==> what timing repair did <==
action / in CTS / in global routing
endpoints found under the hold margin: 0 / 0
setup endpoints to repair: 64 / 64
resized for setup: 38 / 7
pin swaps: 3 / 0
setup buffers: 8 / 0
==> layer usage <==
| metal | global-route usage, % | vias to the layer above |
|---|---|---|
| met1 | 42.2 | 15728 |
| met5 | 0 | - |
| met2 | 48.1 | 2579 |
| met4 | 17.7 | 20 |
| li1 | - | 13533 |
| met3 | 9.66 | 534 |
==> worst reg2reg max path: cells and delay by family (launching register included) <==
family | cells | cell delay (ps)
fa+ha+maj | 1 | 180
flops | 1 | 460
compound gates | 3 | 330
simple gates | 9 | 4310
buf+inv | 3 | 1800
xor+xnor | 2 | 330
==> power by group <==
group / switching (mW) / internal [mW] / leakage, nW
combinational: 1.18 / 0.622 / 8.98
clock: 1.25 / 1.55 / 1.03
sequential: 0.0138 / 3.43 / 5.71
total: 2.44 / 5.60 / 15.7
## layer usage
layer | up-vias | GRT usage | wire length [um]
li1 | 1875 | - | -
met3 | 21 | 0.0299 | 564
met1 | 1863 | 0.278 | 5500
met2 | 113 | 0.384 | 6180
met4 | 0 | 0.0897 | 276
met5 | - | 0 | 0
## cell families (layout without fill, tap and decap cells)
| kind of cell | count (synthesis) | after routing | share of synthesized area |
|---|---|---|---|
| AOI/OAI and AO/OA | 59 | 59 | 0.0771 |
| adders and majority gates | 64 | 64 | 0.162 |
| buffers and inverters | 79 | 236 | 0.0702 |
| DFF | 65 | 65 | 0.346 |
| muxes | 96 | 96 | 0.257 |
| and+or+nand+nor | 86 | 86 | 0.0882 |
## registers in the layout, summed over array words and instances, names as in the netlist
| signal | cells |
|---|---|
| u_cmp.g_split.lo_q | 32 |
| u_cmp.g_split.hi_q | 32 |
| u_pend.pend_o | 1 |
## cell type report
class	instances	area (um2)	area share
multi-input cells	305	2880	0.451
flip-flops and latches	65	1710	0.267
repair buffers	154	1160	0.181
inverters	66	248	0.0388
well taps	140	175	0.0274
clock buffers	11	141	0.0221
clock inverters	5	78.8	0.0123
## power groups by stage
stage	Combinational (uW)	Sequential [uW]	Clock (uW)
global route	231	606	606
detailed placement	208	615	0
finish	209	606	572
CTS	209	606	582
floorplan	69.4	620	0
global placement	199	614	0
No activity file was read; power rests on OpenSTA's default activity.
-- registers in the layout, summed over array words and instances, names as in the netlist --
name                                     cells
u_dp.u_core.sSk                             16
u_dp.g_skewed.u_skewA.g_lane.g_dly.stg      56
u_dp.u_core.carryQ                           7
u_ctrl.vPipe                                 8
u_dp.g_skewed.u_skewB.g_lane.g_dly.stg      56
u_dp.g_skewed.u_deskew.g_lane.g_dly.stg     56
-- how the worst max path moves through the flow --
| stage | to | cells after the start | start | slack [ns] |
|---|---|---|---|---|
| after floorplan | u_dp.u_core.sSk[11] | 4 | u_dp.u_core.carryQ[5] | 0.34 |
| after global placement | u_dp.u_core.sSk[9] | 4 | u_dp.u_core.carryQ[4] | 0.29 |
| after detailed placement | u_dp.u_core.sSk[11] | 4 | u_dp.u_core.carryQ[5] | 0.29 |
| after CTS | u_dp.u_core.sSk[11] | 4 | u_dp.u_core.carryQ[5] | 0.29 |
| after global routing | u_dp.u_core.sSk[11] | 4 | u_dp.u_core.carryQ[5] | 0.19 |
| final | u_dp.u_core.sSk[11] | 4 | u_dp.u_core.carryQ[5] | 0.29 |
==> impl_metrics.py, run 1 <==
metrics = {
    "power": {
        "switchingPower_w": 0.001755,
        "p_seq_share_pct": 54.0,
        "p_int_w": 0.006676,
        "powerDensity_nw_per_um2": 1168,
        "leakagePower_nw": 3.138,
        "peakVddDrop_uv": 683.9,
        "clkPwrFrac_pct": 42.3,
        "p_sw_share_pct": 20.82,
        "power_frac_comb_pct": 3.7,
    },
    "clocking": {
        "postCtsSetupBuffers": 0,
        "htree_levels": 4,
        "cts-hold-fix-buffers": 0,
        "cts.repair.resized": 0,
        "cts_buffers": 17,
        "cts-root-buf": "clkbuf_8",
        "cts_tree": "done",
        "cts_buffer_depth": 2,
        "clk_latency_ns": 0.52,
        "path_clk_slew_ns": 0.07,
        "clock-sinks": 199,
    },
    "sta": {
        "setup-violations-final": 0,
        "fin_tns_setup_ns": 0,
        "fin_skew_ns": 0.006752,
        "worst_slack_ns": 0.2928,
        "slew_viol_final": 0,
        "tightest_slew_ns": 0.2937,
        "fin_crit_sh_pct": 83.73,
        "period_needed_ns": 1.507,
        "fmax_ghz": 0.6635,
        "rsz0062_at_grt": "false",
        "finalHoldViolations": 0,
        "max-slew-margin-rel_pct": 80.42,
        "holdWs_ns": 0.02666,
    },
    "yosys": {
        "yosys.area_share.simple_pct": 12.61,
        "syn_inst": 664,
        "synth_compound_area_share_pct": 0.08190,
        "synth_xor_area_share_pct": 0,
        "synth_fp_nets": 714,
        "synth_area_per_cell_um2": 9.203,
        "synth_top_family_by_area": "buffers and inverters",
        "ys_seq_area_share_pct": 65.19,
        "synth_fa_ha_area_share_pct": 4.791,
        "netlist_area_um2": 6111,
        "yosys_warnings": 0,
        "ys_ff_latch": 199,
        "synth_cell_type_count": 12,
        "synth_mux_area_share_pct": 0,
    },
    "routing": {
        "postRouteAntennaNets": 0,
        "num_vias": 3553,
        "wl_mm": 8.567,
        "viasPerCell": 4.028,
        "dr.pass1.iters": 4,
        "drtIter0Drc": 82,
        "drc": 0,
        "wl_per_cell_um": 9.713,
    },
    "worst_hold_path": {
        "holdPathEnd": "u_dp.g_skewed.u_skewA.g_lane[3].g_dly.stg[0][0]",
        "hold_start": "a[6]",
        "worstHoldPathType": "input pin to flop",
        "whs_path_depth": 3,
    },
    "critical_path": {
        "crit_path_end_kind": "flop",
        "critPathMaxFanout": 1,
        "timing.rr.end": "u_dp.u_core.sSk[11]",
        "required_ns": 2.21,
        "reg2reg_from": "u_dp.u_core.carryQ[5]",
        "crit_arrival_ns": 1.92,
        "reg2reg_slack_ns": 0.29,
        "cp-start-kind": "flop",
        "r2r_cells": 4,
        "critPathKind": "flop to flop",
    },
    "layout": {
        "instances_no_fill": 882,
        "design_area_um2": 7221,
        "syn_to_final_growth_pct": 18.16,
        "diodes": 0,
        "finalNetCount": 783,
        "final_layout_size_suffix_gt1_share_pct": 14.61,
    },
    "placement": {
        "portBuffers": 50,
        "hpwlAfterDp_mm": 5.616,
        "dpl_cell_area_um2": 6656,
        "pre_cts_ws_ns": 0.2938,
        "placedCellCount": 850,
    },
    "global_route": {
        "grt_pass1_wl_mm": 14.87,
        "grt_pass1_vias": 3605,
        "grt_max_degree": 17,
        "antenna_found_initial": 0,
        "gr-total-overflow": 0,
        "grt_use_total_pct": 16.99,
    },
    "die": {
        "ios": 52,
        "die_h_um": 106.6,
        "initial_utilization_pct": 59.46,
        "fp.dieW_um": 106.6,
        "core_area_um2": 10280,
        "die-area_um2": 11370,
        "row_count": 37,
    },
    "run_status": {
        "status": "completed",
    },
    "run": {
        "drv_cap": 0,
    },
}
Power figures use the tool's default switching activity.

-.-.-

Problem to solve. Using the exact wording, transcribe all the records above.

Written answer.
==> what timing repair did <==
action / in CTS / in global routing
endpoints found under the hold margin: 0 / 0
setup endpoints to repair: 64 / 64
resized for setup: 38 / 7
pin swaps: 3 / 0
setup buffers: 8 / 0
==> layer usage <==
| metal | global-route usage, % | vias to the layer above |
|---|---|---|
| met1 | 42.2 | 15728 |
| met5 | 0 | - |
| met2 | 48.1 | 2579 |
| met4 | 17.7 | 20 |
| li1 | - | 13533 |
| met3 | 9.66 | 534 |
==> worst reg2reg max path: cells and delay by family (launching register included) <==
family | cells | cell delay (ps)
fa+ha+maj | 1 | 180
flops | 1 | 460
compound gates | 3 | 330
simple gates | 9 | 4310
buf+inv | 3 | 1800
xor+xnor | 2 | 330
==> power by group <==
group / switching (mW) / internal [mW] / leakage, nW
combinational: 1.18 / 0.622 / 8.98
clock: 1.25 / 1.55 / 1.03
sequential: 0.0138 / 3.43 / 5.71
total: 2.44 / 5.60 / 15.7
## layer usage
layer | up-vias | GRT usage | wire length [um]
li1 | 1875 | - | -
met3 | 21 | 0.0299 | 564
met1 | 1863 | 0.278 | 5500
met2 | 113 | 0.384 | 6180
met4 | 0 | 0.0897 | 276
met5 | - | 0 | 0
## cell families (layout without fill, tap and decap cells)
| kind of cell | count (synthesis) | after routing | share of synthesized area |
|---|---|---|---|
| AOI/OAI and AO/OA | 59 | 59 | 0.0771 |
| adders and majority gates | 64 | 64 | 0.162 |
| buffers and inverters | 79 | 236 | 0.0702 |
| DFF | 65 | 65 | 0.346 |
| muxes | 96 | 96 | 0.257 |
| and+or+nand+nor | 86 | 86 | 0.0882 |
## registers in the layout, summed over array words and instances, names as in the netlist
| signal | cells |
|---|---|
| u_cmp.g_split.lo_q | 32 |
| u_cmp.g_split.hi_q | 32 |
| u_pend.pend_o | 1 |
## cell type report
class	instances	area (um2)	area share
multi-input cells	305	2880	0.451
flip-flops and latches	65	1710	0.267
repair buffers	154	1160	0.181
inverters	66	248	0.0388
well taps	140	175	0.0274
clock buffers	11	141	0.0221
clock inverters	5	78.8	0.0123
## power groups by stage
stage	Combinational (uW)	Sequential [uW]	Clock (uW)
global route	231	606	606
detailed placement	208	615	0
finish	209	606	572
CTS	209	606	582
floorplan	69.4	620	0
global placement	199	614	0
No activity file was read; power rests on OpenSTA's default activity.
-- registers in the layout, summed over array words and instances, names as in the netlist --
name                                     cells
u_dp.u_core.sSk                             16
u_dp.g_skewed.u_skewA.g_lane.g_dly.stg      56
u_dp.u_core.carryQ                           7
u_ctrl.vPipe                                 8
u_dp.g_skewed.u_skewB.g_lane.g_dly.stg      56
u_dp.g_skewed.u_deskew.g_lane.g_dly.stg     56
-- how the worst max path moves through the flow --
| stage | to | cells after the start | start | slack [ns] |
|---|---|---|---|---|
| after floorplan | u_dp.u_core.sSk[11] | 4 | u_dp.u_core.carryQ[5] | 0.34 |
| after global placement | u_dp.u_core.sSk[9] | 4 | u_dp.u_core.carryQ[4] | 0.29 |
| after detailed placement | u_dp.u_core.sSk[11] | 4 | u_dp.u_core.carryQ[5] | 0.29 |
| after CTS | u_dp.u_core.sSk[11] | 4 | u_dp.u_core.carryQ[5] | 0.29 |
| after global routing | u_dp.u_core.sSk[11] | 4 | u_dp.u_core.carryQ[5] | 0.19 |
| final | u_dp.u_core.sSk[11] | 4 | u_dp.u_core.carryQ[5] | 0.29 |
==> impl_metrics.py, run 1 <==
metrics = {
    "power": {
        "switchingPower_w": 0.001755,
        "p_seq_share_pct": 54.0,
        "p_int_w": 0.006676,
        "powerDensity_nw_per_um2": 1168,
        "leakagePower_nw": 3.138,
        "peakVddDrop_uv": 683.9,
        "clkPwrFrac_pct": 42.3,
        "p_sw_share_pct": 20.82,
        "power_frac_comb_pct": 3.7,
    },
    "clocking": {
        "postCtsSetupBuffers": 0,
        "htree_levels": 4,
        "cts-hold-fix-buffers": 0,
        "cts.repair.resized": 0,
        "cts_buffers": 17,
        "cts-root-buf": "clkbuf_8",
        "cts_tree": "done",
        "cts_buffer_depth": 2,
        "clk_latency_ns": 0.52,
        "path_clk_slew_ns": 0.07,
        "clock-sinks": 199,
    },
    "sta": {
        "setup-violations-final": 0,
        "fin_tns_setup_ns": 0,
        "fin_skew_ns": 0.006752,
        "worst_slack_ns": 0.2928,
        "slew_viol_final": 0,
        "tightest_slew_ns": 0.2937,
        "fin_crit_sh_pct": 83.73,
        "period_needed_ns": 1.507,
        "fmax_ghz": 0.6635,
        "rsz0062_at_grt": "false",
        "finalHoldViolations": 0,
        "max-slew-margin-rel_pct": 80.42,
        "holdWs_ns": 0.02666,
    },
    "yosys": {
        "yosys.area_share.simple_pct": 12.61,
        "syn_inst": 664,
        "synth_compound_area_share_pct": 0.08190,
        "synth_xor_area_share_pct": 0,
        "synth_fp_nets": 714,
        "synth_area_per_cell_um2": 9.203,
        "synth_top_family_by_area": "buffers and inverters",
        "ys_seq_area_share_pct": 65.19,
        "synth_fa_ha_area_share_pct": 4.791,
        "netlist_area_um2": 6111,
        "yosys_warnings": 0,
        "ys_ff_latch": 199,
        "synth_cell_type_count": 12,
        "synth_mux_area_share_pct": 0,
    },
    "routing": {
        "postRouteAntennaNets": 0,
        "num_vias": 3553,
        "wl_mm": 8.567,
        "viasPerCell": 4.028,
        "dr.pass1.iters": 4,
        "drtIter0Drc": 82,
        "drc": 0,
        "wl_per_cell_um": 9.713,
    },
    "worst_hold_path": {
        "holdPathEnd": "u_dp.g_skewed.u_skewA.g_lane[3].g_dly.stg[0][0]",
        "hold_start": "a[6]",
        "worstHoldPathType": "input pin to flop",
        "whs_path_depth": 3,
    },
    "critical_path": {
        "crit_path_end_kind": "flop",
        "critPathMaxFanout": 1,
        "timing.rr.end": "u_dp.u_core.sSk[11]",
        "required_ns": 2.21,
        "reg2reg_from": "u_dp.u_core.carryQ[5]",
        "crit_arrival_ns": 1.92,
        "reg2reg_slack_ns": 0.29,
        "cp-start-kind": "flop",
        "r2r_cells": 4,
        "critPathKind": "flop to flop",
    },
    "layout": {
        "instances_no_fill": 882,
        "design_area_um2": 7221,
        "syn_to_final_growth_pct": 18.16,
        "diodes": 0,
        "finalNetCount": 783,
        "final_layout_size_suffix_gt1_share_pct": 14.61,
    },
    "placement": {
        "portBuffers": 50,
        "hpwlAfterDp_mm": 5.616,
        "dpl_cell_area_um2": 6656,
        "pre_cts_ws_ns": 0.2938,
        "placedCellCount": 850,
    },
    "global_route": {
        "grt_pass1_wl_mm": 14.87,
        "grt_pass1_vias": 3605,
        "grt_max_degree": 17,
        "antenna_found_initial": 0,
        "gr-total-overflow": 0,
        "grt_use_total_pct": 16.99,
    },
    "die": {
        "ios": 52,
        "die_h_um": 106.6,
        "initial_utilization_pct": 59.46,
        "fp.dieW_um": 106.6,
        "core_area_um2": 10280,
        "die-area_um2": 11370,
        "row_count": 37,
    },
    "run_status": {
        "status": "completed",
    },
    "run": {
        "drv_cap": 0,
    },
}
Power figures use the tool's default switching activity.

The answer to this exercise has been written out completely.